(Data extracted from a collection)

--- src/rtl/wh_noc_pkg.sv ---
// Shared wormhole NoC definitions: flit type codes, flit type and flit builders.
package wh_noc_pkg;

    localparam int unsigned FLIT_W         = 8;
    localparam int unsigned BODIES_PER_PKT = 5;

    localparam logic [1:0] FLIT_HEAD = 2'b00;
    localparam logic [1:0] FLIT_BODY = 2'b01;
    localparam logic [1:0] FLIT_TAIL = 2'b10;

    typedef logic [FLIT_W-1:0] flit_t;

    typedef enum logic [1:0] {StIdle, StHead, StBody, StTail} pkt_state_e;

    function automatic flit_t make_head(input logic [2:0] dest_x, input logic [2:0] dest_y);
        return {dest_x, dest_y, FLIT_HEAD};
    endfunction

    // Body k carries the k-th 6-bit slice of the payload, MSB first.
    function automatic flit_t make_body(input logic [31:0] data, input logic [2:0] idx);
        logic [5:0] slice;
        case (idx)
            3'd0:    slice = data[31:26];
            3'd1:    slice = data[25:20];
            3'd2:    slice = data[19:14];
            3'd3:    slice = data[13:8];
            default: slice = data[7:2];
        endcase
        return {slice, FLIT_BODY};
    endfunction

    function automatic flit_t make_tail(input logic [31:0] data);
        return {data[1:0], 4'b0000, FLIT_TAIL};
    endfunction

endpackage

● **Work item**
Return the total number of lines in the records that contain "localparam", without any explanation.

● **Solution to the exercise**
5